Task objective - For the word "decap", tally the lines of the data that contain it and give the tally alone.
Top of Records to process
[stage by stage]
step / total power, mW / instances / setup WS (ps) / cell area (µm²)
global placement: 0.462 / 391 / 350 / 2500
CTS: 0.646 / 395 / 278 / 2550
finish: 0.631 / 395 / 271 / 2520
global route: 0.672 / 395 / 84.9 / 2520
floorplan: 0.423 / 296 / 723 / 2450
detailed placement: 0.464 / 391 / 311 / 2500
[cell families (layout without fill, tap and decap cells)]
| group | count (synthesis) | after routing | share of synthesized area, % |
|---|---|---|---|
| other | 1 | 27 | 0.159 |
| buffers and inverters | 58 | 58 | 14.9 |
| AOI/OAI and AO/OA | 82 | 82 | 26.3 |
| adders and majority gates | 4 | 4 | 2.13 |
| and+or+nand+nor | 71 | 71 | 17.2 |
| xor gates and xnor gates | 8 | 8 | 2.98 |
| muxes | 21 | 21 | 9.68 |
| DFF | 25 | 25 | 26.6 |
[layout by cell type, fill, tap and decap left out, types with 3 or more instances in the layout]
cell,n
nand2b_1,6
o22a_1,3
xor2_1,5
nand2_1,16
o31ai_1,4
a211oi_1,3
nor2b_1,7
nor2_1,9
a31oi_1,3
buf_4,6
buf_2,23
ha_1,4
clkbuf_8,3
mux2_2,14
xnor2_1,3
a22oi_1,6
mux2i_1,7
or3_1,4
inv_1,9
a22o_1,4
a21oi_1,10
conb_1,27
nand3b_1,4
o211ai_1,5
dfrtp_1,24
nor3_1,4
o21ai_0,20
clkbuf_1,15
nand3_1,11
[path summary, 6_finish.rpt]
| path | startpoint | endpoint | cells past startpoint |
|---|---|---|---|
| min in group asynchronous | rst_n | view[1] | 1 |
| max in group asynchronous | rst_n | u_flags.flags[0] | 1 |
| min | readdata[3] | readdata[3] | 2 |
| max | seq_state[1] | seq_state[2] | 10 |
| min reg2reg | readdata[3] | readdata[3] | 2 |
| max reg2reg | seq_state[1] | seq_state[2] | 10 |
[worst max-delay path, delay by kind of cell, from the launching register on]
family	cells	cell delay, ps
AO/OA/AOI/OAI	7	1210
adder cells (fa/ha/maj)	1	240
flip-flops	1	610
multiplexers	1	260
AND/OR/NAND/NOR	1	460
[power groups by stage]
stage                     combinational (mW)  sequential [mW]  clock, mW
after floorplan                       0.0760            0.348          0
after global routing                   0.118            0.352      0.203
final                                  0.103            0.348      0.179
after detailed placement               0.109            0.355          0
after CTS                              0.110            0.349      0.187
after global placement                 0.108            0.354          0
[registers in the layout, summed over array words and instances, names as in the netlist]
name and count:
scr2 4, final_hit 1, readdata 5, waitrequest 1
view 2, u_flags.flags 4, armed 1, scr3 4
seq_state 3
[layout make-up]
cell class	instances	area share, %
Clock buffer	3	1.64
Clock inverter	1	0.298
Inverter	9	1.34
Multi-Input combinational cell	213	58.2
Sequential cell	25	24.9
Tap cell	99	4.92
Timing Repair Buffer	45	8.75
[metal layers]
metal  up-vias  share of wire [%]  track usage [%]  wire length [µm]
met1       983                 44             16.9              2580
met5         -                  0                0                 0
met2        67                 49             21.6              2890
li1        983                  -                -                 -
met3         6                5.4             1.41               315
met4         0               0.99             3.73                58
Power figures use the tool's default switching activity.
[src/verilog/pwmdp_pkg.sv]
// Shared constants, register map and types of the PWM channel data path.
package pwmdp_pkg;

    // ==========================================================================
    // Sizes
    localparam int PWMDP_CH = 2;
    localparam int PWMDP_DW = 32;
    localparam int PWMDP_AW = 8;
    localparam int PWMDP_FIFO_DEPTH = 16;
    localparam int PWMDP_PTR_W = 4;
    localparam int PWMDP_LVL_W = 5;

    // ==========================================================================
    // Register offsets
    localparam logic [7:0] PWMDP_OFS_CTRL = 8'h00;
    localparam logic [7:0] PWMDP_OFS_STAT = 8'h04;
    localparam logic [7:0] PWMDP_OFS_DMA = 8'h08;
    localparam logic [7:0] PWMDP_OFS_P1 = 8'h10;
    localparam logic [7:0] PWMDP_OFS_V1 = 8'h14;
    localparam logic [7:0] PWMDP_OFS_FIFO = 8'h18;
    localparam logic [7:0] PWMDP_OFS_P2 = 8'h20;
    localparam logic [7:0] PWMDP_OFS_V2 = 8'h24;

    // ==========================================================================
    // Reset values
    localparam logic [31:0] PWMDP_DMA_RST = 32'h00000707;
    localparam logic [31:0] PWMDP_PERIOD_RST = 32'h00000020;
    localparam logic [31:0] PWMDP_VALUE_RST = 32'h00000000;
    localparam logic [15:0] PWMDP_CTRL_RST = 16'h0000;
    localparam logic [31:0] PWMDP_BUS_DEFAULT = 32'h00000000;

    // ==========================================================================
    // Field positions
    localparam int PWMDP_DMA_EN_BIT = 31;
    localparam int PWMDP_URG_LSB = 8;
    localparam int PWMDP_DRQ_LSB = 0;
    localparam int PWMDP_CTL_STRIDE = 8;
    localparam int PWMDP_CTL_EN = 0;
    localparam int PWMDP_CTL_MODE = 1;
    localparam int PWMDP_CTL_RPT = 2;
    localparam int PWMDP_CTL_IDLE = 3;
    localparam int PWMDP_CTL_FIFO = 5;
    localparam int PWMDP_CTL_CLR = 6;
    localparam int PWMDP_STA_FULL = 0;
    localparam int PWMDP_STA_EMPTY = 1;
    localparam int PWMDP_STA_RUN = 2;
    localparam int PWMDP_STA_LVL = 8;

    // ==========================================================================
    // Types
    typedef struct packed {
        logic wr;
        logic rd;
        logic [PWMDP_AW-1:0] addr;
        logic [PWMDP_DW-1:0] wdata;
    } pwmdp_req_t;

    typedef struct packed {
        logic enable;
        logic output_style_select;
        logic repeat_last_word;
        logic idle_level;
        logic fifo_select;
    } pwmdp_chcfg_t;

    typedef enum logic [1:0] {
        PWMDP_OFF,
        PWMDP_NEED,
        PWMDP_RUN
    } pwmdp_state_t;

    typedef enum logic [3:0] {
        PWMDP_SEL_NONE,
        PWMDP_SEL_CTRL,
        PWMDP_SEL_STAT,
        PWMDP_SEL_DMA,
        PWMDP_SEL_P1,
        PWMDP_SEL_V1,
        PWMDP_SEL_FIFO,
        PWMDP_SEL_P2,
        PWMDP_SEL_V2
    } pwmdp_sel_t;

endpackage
Bottom of Records to process
Top of Records to process
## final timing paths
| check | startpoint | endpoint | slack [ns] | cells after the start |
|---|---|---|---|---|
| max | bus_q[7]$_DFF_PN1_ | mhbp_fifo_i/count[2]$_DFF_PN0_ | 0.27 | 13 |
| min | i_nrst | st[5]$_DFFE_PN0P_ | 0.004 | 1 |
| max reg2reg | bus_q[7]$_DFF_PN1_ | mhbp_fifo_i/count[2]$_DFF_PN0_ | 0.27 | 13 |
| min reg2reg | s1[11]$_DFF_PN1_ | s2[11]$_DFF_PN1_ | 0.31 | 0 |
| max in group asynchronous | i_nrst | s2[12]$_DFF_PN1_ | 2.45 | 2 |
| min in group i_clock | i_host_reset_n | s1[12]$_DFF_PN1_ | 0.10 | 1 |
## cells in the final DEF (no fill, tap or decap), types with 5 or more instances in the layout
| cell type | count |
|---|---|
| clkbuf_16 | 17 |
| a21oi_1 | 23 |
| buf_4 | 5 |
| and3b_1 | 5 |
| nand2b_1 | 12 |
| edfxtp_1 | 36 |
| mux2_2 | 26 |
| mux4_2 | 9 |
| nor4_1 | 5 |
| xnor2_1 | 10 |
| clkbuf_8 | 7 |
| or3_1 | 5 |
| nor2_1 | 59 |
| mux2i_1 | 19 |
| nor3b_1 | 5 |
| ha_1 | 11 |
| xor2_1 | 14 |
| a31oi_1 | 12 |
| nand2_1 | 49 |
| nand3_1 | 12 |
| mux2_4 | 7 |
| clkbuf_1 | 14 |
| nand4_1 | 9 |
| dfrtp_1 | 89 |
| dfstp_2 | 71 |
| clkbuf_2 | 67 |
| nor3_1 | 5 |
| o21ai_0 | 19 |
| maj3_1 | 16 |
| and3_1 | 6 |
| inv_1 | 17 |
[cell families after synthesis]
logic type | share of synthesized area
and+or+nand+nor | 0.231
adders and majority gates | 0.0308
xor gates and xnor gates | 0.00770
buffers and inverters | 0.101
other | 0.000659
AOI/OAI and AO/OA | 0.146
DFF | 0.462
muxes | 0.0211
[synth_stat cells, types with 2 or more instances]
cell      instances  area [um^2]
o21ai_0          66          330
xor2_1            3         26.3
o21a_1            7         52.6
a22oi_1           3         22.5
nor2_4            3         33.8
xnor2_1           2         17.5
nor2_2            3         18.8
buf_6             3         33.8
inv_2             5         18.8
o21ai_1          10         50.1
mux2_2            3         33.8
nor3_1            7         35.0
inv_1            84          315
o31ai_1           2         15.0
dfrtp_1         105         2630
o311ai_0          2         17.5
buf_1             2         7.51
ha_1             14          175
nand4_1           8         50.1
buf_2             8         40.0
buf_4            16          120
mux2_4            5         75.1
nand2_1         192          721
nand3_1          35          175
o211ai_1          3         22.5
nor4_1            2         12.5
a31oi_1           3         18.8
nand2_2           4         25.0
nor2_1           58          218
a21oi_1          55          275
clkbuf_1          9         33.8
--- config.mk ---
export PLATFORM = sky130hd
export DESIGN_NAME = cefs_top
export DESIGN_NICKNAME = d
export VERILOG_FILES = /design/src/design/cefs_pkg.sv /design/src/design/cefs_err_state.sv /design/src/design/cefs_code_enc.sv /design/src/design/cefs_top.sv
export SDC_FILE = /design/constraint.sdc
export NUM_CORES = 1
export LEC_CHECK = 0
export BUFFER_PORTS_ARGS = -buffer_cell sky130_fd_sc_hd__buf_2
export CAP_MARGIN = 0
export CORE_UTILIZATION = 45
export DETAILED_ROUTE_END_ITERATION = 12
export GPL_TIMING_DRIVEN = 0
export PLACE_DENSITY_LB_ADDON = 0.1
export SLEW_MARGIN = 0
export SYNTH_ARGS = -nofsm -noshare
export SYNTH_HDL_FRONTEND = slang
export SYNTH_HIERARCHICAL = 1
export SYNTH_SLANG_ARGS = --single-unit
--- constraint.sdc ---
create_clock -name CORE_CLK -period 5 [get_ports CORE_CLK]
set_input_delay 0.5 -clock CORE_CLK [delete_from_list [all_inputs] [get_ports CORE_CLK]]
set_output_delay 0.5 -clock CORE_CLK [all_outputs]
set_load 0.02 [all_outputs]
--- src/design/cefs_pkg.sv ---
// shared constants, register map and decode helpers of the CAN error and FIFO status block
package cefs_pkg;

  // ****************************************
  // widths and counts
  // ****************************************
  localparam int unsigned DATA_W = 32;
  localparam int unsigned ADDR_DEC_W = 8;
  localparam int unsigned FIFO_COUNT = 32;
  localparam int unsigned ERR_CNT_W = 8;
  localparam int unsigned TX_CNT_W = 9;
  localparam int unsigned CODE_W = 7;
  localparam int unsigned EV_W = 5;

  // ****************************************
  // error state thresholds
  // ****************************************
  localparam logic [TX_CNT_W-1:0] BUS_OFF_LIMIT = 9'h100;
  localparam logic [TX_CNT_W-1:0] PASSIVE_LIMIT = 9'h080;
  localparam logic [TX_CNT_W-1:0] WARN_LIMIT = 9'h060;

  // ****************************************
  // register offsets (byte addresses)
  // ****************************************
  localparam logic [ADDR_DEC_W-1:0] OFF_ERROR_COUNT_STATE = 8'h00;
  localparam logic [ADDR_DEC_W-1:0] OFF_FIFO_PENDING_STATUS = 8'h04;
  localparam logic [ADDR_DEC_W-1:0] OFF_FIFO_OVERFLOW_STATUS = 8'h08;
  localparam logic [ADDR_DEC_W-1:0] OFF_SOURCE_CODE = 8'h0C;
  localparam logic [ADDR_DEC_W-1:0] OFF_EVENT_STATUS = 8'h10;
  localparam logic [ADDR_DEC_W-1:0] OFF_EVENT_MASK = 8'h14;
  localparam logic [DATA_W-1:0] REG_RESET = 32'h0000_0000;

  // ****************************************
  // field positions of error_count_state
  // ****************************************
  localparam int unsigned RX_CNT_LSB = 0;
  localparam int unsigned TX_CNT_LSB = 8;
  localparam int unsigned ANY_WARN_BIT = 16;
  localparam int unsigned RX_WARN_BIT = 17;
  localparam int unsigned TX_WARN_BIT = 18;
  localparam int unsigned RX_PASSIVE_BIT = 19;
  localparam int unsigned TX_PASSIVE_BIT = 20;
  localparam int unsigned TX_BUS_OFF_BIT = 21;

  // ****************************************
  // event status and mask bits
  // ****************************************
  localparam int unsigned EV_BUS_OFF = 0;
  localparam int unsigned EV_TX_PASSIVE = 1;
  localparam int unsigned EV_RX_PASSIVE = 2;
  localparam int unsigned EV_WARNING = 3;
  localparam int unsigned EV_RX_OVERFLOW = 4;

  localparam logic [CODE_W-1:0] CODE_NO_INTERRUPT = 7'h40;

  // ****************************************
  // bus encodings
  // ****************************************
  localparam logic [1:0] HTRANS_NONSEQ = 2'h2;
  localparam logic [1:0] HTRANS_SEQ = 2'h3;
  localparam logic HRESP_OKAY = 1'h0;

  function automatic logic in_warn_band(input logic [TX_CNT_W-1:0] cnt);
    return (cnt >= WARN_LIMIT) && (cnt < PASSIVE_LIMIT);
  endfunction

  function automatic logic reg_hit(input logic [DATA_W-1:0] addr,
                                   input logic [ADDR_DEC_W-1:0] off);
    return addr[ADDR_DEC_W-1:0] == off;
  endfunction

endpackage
Bottom of Records to process
Response box - 3